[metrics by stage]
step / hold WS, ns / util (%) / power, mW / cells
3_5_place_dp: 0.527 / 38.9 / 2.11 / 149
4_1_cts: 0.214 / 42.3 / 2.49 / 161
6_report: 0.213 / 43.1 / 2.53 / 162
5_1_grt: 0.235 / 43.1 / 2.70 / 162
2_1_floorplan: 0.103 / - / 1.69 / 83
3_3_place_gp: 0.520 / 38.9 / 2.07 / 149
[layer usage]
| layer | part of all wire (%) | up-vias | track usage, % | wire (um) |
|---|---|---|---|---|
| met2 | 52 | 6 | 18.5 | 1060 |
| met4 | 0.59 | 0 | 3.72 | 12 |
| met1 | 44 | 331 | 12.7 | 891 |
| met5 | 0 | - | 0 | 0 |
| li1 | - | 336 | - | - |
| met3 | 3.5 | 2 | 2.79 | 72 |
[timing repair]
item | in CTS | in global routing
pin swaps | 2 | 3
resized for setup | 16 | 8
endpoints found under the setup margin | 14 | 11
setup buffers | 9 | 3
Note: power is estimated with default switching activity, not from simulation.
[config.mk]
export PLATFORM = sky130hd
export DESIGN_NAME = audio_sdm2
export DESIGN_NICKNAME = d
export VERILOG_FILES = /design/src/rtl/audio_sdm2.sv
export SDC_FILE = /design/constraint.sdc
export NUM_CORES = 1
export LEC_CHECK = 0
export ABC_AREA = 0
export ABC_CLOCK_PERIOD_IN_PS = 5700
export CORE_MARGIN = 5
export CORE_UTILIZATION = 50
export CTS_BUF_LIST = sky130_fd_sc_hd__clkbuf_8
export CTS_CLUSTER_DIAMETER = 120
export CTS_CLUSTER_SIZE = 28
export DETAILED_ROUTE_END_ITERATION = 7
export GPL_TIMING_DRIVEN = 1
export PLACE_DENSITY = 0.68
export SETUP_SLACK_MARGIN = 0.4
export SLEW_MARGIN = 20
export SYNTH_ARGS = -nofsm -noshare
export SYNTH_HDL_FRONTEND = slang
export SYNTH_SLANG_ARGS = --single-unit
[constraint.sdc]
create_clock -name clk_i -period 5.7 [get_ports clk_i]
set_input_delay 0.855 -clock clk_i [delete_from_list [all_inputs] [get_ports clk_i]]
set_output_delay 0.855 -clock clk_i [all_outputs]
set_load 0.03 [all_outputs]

Required work -> Reproduce exactly the lines of the records above from the one with "endpoints found under" to the one with "setup buffers | 9 | 3", both included, and leave out everything else.

Written reply ->
endpoints found under the setup margin | 14 | 11
setup buffers | 9 | 3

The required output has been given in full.